• PROVIDED DATA
---

**config.mk**
```make
export PLATFORM = sky130hd
export DESIGN_NAME = fetch_unit
export DESIGN_NICKNAME = d
export VERILOG_FILES = /design/src/rtl/cpu_types_pkg.sv /design/src/rtl/fetch_skid_buf.sv /design/src/rtl/fetch_unit.sv
export SDC_FILE = /design/constraint.sdc
export NUM_CORES = 1
export LEC_CHECK = 0
export ABC_AREA = 1
export BUFFER_PORTS_ARGS = -buffer_cell sky130_fd_sc_hd__buf_2
export CAP_MARGIN = 20
export CORE_MARGIN = 4
export CORE_UTILIZATION = 44
export CTS_CLUSTER_SIZE = 20
export DETAILED_ROUTE_END_ITERATION = 7
export GPL_TIMING_DRIVEN = 0
export PLACE_DENSITY = 0.65
export SETUP_SLACK_MARGIN = 0.1
export SYNTH_ARGS = -nofsm -noshare
export SYNTH_HDL_FRONTEND = slang
export SYNTH_SLANG_ARGS = --single-unit
```
**constraint.sdc**
```tcl
create_clock -name CLK -period 5.3 [get_ports CLK]
set_clock_uncertainty 0.15 [all_clocks]
set_input_delay 1.06 -clock CLK [delete_from_list [all_inputs] [get_ports CLK]]
set_output_delay 1.06 -clock CLK [all_outputs]
set_load 0.02 [all_outputs]
```
**src/rtl/cpu_types_pkg.sv**
```systemverilog
// Shared CPU types: machine word, fetch FSM states and the IF/ID pipeline register layout.
package cpu_types_pkg;

    typedef logic [31:0] word_t;

    localparam word_t PC_STEP_DFLT = 32'd4;
    localparam word_t WORD_ALIGN_MASK = 32'hFFFF_FFFC;

    typedef enum logic [1:0] {
        FETCH  = 2'd0,
        SKID   = 2'd1,
        DRAIN  = 2'd2,
        HALTED = 2'd3
    } fetch_state_t;

    typedef struct packed {
        logic  valid;
        word_t instr;
        word_t npc;
    } ifid_t;

    function automatic word_t word_align(input word_t addr);
        return addr & WORD_ALIGN_MASK;
    endfunction

endpackage

```
**src/rtl/fetch_skid_buf.sv**
```systemverilog
// One-entry holding buffer for an instruction word that returns while ID is stalled.
module fetch_skid_buf
    import cpu_types_pkg::*;
(
    input  logic  clk_sys,
    input  logic  rst_b,
    input  logic  load,
    input  logic  unload,
    input  logic  flush,
    input  ifid_t data_in,
    output logic  full,
    output ifid_t data_out
);

    ifid_t entry;
    logic  entry_full;

    always_ff @(posedge clk_sys) begin
        if (!rst_b) begin
            entry      <= '0;
            entry_full <= 1'b0;
        end else if (flush) begin
            entry_full <= 1'b0;
        end else if (load) begin
            entry      <= data_in;
            entry_full <= 1'b1;
        end else if (unload) begin
            entry_full <= 1'b0;
        end
    end

    assign full     = entry_full;
    assign data_out = entry;

endmodule

```
**src/rtl/fetch_unit.sv**
```systemverilog
// IF stage: owns the PC, drives the imem request/hit handshake and loads the IF/ID register.
//
// state  | meaning
// FETCH  | request at pc outstanding, IF/ID loads on hit
// SKID   | word returned under stall is parked in the skid buffer, no request
// DRAIN  | redirect arrived mid-request; wait for the stale hit, then jump
// HALTED | HALT decoded; fetch stopped until reset
module fetch_unit
    import cpu_types_pkg::*;
#(
    parameter word_t PC_INIT = 32'h0000_0000,
    parameter word_t PC_STEP = PC_STEP_DFLT
) (
    input  logic  CLK,
    input  logic  nRST,
    input  logic  ihit,
    input  word_t iload,
    output logic  imemREN,
    output word_t imemaddr,
    input  logic  stall,
    input  logic  redirect,
    input  word_t redirect_pc,
    input  logic  halt,
    output logic  ifid_valid,
    output word_t ifid_instr,
    output word_t ifid_npc
);

    fetch_state_t state;
    word_t        pc;
    word_t        target;
    logic         req_seen;
    ifid_t        ifid;

    word_t        pc_seq;
    word_t        redirect_tgt;

    logic         skid_load;
    logic         skid_unload;
    logic         skid_flush;
    logic         skid_full;
    ifid_t        skid_data;
    ifid_t        fetched;

    assign pc_seq       = pc + PC_STEP;
    assign redirect_tgt = word_align(redirect_pc);
    assign fetched      = '{valid: 1'b1, instr: iload, npc: pc_seq};

    always_comb begin
        skid_load   = 1'b0;
        skid_unload = 1'b0;
        skid_flush  = 1'b0;
        if (state != HALTED) begin
            if (redirect || halt) begin
                skid_flush = 1'b1;
            end else begin
                skid_load   = (state == FETCH) && ihit && stall && ifid.valid;
                skid_unload = (state == SKID) && !stall;
            end
        end
    end

    fetch_skid_buf u_skid (
        .clk_sys  (CLK),
        .rst_b    (nRST),
        .load     (skid_load),
        .unload   (skid_unload),
        .flush    (skid_flush),
        .data_in  (fetched),
        .full     (skid_full),
        .data_out (skid_data)
    );

    always_ff @(posedge CLK) begin
        if (!nRST) begin
            state    <= FETCH;
            pc       <= word_align(PC_INIT);
            target   <= '0;
            req_seen <= 1'b0;
            ifid     <= '0;
        end else begin
            case (state)
                FETCH: begin
                    if (redirect) begin
                        ifid.valid <= 1'b0;
                        req_seen   <= 1'b0;
                        // Memory already holds this address; keep it stable until the hit.
                        if (!ihit && req_seen) begin
                            target <= redirect_tgt;
                            state  <= DRAIN;
                        end else begin
                            pc <= redirect_tgt;
                        end
                    end else if (halt) begin
                        req_seen <= 1'b0;
                        state    <= HALTED;
                    end else if (ihit) begin
                        req_seen <= 1'b0;
                        pc       <= pc_seq;
                        if (stall && ifid.valid) begin
                            state <= SKID;
                        end else begin
                            ifid <= fetched;
                        end
                    end else begin
                        req_seen <= 1'b1;
                        if (!stall) begin
                            ifid.valid <= 1'b0;
                        end
                    end
                end
                SKID: begin
                    if (redirect) begin
                        ifid.valid <= 1'b0;
                        pc         <= redirect_tgt;
                        state      <= FETCH;
                    end else if (halt) begin
                        state <= HALTED;
                    end else if (!stall && skid_full) begin
                        ifid  <= skid_data;
                        state <= FETCH;
                    end
                end
                DRAIN: begin
                    if (redirect) begin
                        ifid.valid <= 1'b0;
                        if (ihit) begin
                            pc    <= redirect_tgt;
                            state <= FETCH;
                        end else begin
                            target <= redirect_tgt;
                        end
                    end else if (halt) begin
                        state <= HALTED;
                    end else if (ihit) begin
                        pc    <= target;
                        state <= FETCH;
                    end
                end
                HALTED: begin
                end
                default: begin
                    state <= FETCH;
                end
            endcase
        end
    end

    assign imemREN    = nRST && ((state == FETCH) || (state == DRAIN));
    assign imemaddr   = word_align(pc);
    assign ifid_valid = ifid.valid;
    assign ifid_instr = ifid.instr;
    assign ifid_npc   = ifid.npc;

endmodule

```
==> results of run 1 <==
-- layout by cell type (no fill, tap or decap), drive strengths merged, types with 2 or more instances in the layout --
master,count
a31oi,34
inv,107
a211oi,3
nor3,3
nand2,273
xnor2,2
conb,4
nand3,24
clkinv,6
o211ai,28
and2,6
nor2,135
buf,202
a21oi,163
clkbuf,71
o21ai,210
ha,6
o22ai,2
xor2,13
o21a,17
nand3b,6
dfxtp,190
-- worst max-delay path, cell delays in order --
cell	delay (ns)
clkbuf_1	0.29
clkbuf_1	0.55
inv_1	0.30
nor2_1	0.16
buf_2	0.17
-- cell families after synthesis --
logic type      count (synthesis)  share of synthesized area (%)
compound gates                458                           26.9
simple gates                  448                           20.1
buf+inv                       196                           9.19
flops                         190                           41.3
xor+xnor                       15                           1.67
fa+ha+maj                       6                          0.815
other cells                     1                         0.0407
-- power by group --
group          total (W)  internal, W  switching, W  leakage [nW]
clock            0.00130     0.000676      0.000624         0.295
sequential       0.00213      0.00180      0.000330          1.55
combinational    0.00301     0.000954       0.00206          3.06
total            0.00644      0.00343       0.00301          4.90
-- state kept, by name, summed over array words and instances, names as in the netlist --
register and count:
ifid_npc 30, ifid_valid 1, req_seen 1, state 2, ifid_instr 32, u_skid.data_out 63, target 30, pc 30
u_skid.full 1
-- per-layer routing --
metal,GRT usage (%),up-vias,part of all wire (%)
li1,-,4742,-
met1,34.0,4151,48
met2,37.9,307,45
met3,4.17,28,5.8
met4,5.05,0,1.3
met5,0,-,0
-- stage by stage --
| step | area, sq um | cells |
|---|---|---|
| finish | 11000 | 1778 |
| global route | 11000 | 1778 |
| CTS | 11000 | 1778 |
| detailed placement | 10400 | 1746 |
| global placement | 10400 | 1746 |
| floorplan | 9220 | 1317 |
-- worst min-delay path by stage --
stage                  startpoint                  to  slack, ns  cells after the start
2_1_floorplan  u_skid.data_out[2]  u_skid.data_out[2]       0.27                      2
3_3_place_gp   u_skid.data_out[2]  u_skid.data_out[2]       0.29                      2
3_5_place_dp            target[5]           target[5]       0.29                      2
4_1_cts                 target[5]           target[5]       0.30                      2
5_1_grt                target[25]          target[25]       0.32                      2
6_report                target[5]           target[5]       0.30                      2
-- cell type report --
| cell class | instances | area share [%] |
|---|---|---|
| multi-input combinational | 931 | 41.7 |
| sequential | 190 | 34.7 |
| timing repair buffer | 159 | 7.26 |
| buffer | 97 | 4.32 |
| clock buffer | 17 | 3.88 |
| inverter | 99 | 3.41 |
| tap | 270 | 3.08 |
| clock inverter | 15 | 1.58 |
==> flow_metrics.env, run 1 <==
export IMPL_nNetsFinal=1571
export IMPL_drv_slew=0
export IMPL_r2r_cells=11
export IMPL_required_ns=4.09
export IMPL_synthArstFlopShare_pct=0
export IMPL_port_buffers=159
export IMPL_grt_pass1_wl_microns=45200
export IMPL_min_period_ns=3.76
export IMPL_drc=0
export IMPL_yosys_top_cells_area="dfxtp_1 (41%), nand2_1 (11%), o21ai_0 (11%)"
export IMPL_rows=52
export IMPL_layout_drive_gt1_share_pct=17.5
export IMPL_post_cts_buffers=0
export IMPL_vias=9228
export IMPL_tightest_slew_ns=0.652
export IMPL_clock_latency_ns=0.43
export IMPL_netlist_instances=1314
export IMPL_synth_seq_area_share_pct=41.3
export IMPL_ys_flop_type="dfxtp_1"
export IMPL_powerDensity_mw_per_mm2=588
export IMPL_fin_setup_tns_ns=0
export IMPL_irDropWorstVdd_mv=0.254
export IMPL_synth_top_area_share_pct=41.3
export IMPL_hold_violations=0
export IMPL_period_share_pct=70.9
export IMPL_grt_pass1_vias=8460
export IMPL_totalWireLength_microns=28800
export IMPL_fill_cells=2071
export IMPL_holdWs_ns=0.303
export IMPL_area_growth_pct=18.9
export IMPL_place_congestion=0.906
export IMPL_fp_dieArea_sq_mm=0.0233
export IMPL_cts_buffers_inserted=17
export IMPL_syn_area_sq_mm=0.00921
export IMPL_critPathCaptureType="output port"
export IMPL_finalCoreUtilization_pct=53.6
export IMPL_dpl_worst_slack_ns=1.55
export IMPL_cts_resized=0
export IMPL_r2r_end="ifid_npc[2]"
export IMPL_grt_total_usage_pct=23.8
export IMPL_status="complete, no violations"
export IMPL_htreeDepth=4
export IMPL_viasPerCell=5.19
export IMPL_rsz0062_at_grt="false"
export IMPL_clkSinkCount=190
export IMPL_crit_fanout=10
export IMPL_coreArea_sq_mm=0.0204
export IMPL_wl_per_cell_microns=16.2
export IMPL_ys_ff_latch=190
export IMPL_max_freq_mhz=266
export IMPL_setup_violations=0
export IMPL_dieWidth_microns=153
export IMPL_clk_pin_slew_ns=0.07
export IMPL_antennaDiodeCount=0
export IMPL_yosys_area_top_type="dfxtp_1"
export IMPL_ant_nets=0
export IMPL_r2r_start="state[1]"
export IMPL_dp_hpwl_microns=22300
export IMPL_hp_class="flip-flop to flip-flop"
export IMPL_grt_max_degree=20
export IMPL_endpoint="imemREN"
export IMPL_synth_common_cells="nand2_1 (269), o21ai_0 (201), dfxtp_1 (190), a21oi_1 (162), nor2_1 (123)"
export IMPL_crit_arrival_ns=2.55
export IMPL_drt_iter0_drc=718
export IMPL_r2r_setup_slack_ns=2.95
export IMPL_holdBufCountCts=0
export IMPL_worst_slack_ns=1.54
export IMPL_synth_most_common_cell="nand2_1"
export IMPL_cp_startpoint="nRST"
export IMPL_path_class="input pin to output port"
export IMPL_floorplan_initialDensity_pct=45.1
export IMPL_drt_pass1_iter_count=5
export IMPL_cap_violations=0
export IMPL_clk_path_buf_depth=2
export IMPL_max_slew_margin_pct=56.6
export IMPL_p_leak_nw=4.90
export IMPL_multiInputGateArea_sq_mm=0.00457
export IMPL_synth_edf_count=0
export IMPL_antenna_found_initial=0
export IMPL_grt_overflow_total=0
export IMPL_cts_root_buffer="clkbuf_16"
export IMPL_syn_avg_cell_area_sq_um=7.01
export IMPL_power_total_w=0.00644
export IMPL_die_h_microns=153
export IMPL_regArea_sq_mm=0.00380
export IMPL_synth_cell_type_count=38
export IMPL_yosys_warnings=0
export IMPL_cts_tree="done"
export IMPL_ios=168
export IMPL_startpoint_type="input pin"
Note: power is estimated with default switching activity, not from simulation.
==> run 2: changes to the inputs <==
- PLACE_DENSITY: 0.65 -> 0.68
- clock period: 5.3 -> 3.4 ns (I/O delays scaled with it)
==> run 2 against run 1 <==
  * Via count up 0.72%
  * Non-clock buffer count unchanged
  * Total power up 55%
  * Critical path depth unchanged
  * Combinational power up 56%
  * Sequential cell count unchanged
  * Die area unchanged
  * Largest cell class unchanged
  * Highest routed layer unchanged
==> flow_metrics.env, run 2 (synthesized netlist as in run 1, its figures left out) <==
export IMPL_dpl_worst_slack_ns=0.476
export IMPL_cap_violations=0
export IMPL_nNetsFinal=1571
export IMPL_crit_arrival_ns=2.13
export IMPL_htreeDepth=4
export IMPL_power_share_clock_pct=19.8
export IMPL_drt_pass1_iter_count=5
export IMPL_drc=0
export IMPL_coreArea_sq_mm=0.0204
export IMPL_area_growth_pct=18.7
export IMPL_cts_resized=0
export IMPL_grt_pass1_wl_microns=45400
export IMPL_comb_power_share_pct=47.0
export IMPL_port_buffers=159
export IMPL_max_slew_margin_pct=57.2
export IMPL_die_h_microns=153
export IMPL_holdBufCountCts=0
export IMPL_tightest_slew_ns=0.641
export IMPL_drt_iter0_drc=803
export IMPL_dieWidth_microns=153
export IMPL_rsz0062_at_grt="false"
export IMPL_power_frac_seq_pct=33.2
export IMPL_cts_root_buffer="clkbuf_16"
export IMPL_placedCellCount=1746
export IMPL_dp_hpwl_microns=22300
export IMPL_cts_buffers_inserted=17
export IMPL_swShare_pct=46.5
export IMPL_rows=52
export IMPL_max_freq_mhz=337
export IMPL_clk_path_buf_depth=2
export IMPL_startpoint_type="input pin"
export IMPL_critPathCaptureType="output port"
export IMPL_setup_violations=0
export IMPL_period_share_pct=87.2
export IMPL_status="complete, no violations"
export IMPL_clk_pin_slew_ns=0.08
export IMPL_worst_slack_ns=0.436
export IMPL_antenna_found_initial=0
export IMPL_vias=9294
export IMPL_wl_per_cell_microns=16.1
export IMPL_floorplan_initialDensity_pct=45.1
export IMPL_irDropWorstVdd_mv=0.398
export IMPL_fp_dieArea_sq_mm=0.0233
export IMPL_path_class="input pin to output port"
export IMPL_ant_nets=0
export IMPL_required_ns=2.57
export IMPL_powerDensity_mw_per_mm2=913
export IMPL_place_congestion=0.936
export IMPL_cts_tree="done"
export IMPL_netSwitchingPower_w=0.00465
export IMPL_post_cts_buffers=0
export IMPL_grt_total_usage_pct=23.9
export IMPL_ios=168
export IMPL_p_int_w=0.00534
export IMPL_crit_fanout=10
export IMPL_grt_overflow_total=0
export IMPL_grt_max_degree=19
export IMPL_min_period_ns=2.96
export IMPL_layout_commonest_cell="nand2_1"
export IMPL_p_leak_nw=4.89
export IMPL_clkSinkCount=190
export IMPL_most_common_layout_cells="nand2_1 (269), o21ai_0 (201), dfxtp_1 (190), buf_2 (186), a21oi_1 (162)"
export IMPL_viasPerCell=5.23
export IMPL_totalWireLength_microns=28600
export IMPL_clock_latency_ns=0.44
export IMPL_largest_reg_flops=63
export IMPL_hold_violations=0
export IMPL_layout_drive_gt1_share_pct=17.4
export IMPL_stdcell_count=1778
export IMPL_hp_class="flip-flop to flip-flop"
export IMPL_fin_setup_tns_ns=0
export IMPL_grt_pass1_vias=8450
export IMPL_antennaDiodeCount=0
export IMPL_drv_slew=0
-- run 2: power groups by stage --
stage          clock (W)  combinational (W)  sequential [W]
6_report         0.00197            0.00469         0.00332
3_5_place_dp           0            0.00464         0.00335
2_1_floorplan          0            0.00268         0.00375
5_1_grt          0.00208            0.00521         0.00339
3_3_place_gp           0            0.00459         0.00335
4_1_cts          0.00199            0.00467         0.00331
-- run 2: worst max-delay path: stages --
cell and delay (ns):
clkbuf_1 0.31, clkbuf_1 0.55, inv_1 0.27, nor2_1 0.15, buf_2 0.17
-- run 2: cell type report --
cell class,instances,area (sq um)
Fill cell,2074,9500
Multi-Input combinational cell,931,4570
Sequential cell,190,3800
Timing Repair Buffer,159,796
Buffer,97,473
Clock buffer,18,429
Inverter,99,374
Tap cell,270,338
Clock inverter,14,148
-- run 2: layer usage --
metal  share of wire, %  global-route usage, %  vias up
li1                   -                      -     4736
met1                 48                   34.2     4219
met2                 44                   37.3      313
met3                6.6                   4.12       26
met4                1.5                   6.53        0
met5                  0                      0        -
-- run 2: path summary, 6_finish.rpt --
check	from	endpoint	slack, ns	cells after the start
worst max-delay path	nRST	imemREN	0.44	5
worst min-delay path	target[2]	target[2]	0.30	2
worst min register to register	target[2]	target[2]	0.30	2
worst max register to register	state[1]	ifid_npc[21]	0.95	9
-- run 2: stage by stage --
| step | hold WS, ns | power [W] | area, sq um | util [%] |
|---|---|---|---|---|
| floorplan | 0.274 | 0.00643 | 9220 | - |
| global placement | 0.287 | 0.00793 | 10400 | 50.7 |
| detailed placement | 0.293 | 0.00799 | 10400 | 50.7 |
| CTS | 0.303 | 0.00997 | 10900 | 53.5 |
| global route | 0.315 | 0.0107 | 10900 | 53.5 |
| finish | 0.301 | 0.00999 | 10900 | 53.5 |
==> run 3: changes to the inputs <==
- SYNTH_HIERARCHICAL: not set -> 1
==> run 3 against run 2 <==
  * Fmax decreased by 3.7%
  * Critical path type unchanged
  * Sequential share of layout area is 0.60 points lower
  * Cell count up 6.5%
  * Sequential power is 2% lower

---

Scan the entries for lines holding the string "default", then copy every one of them.

• EXERCISE RESPONSE
                default: begin
Note: power is estimated with default switching activity, not from simulation.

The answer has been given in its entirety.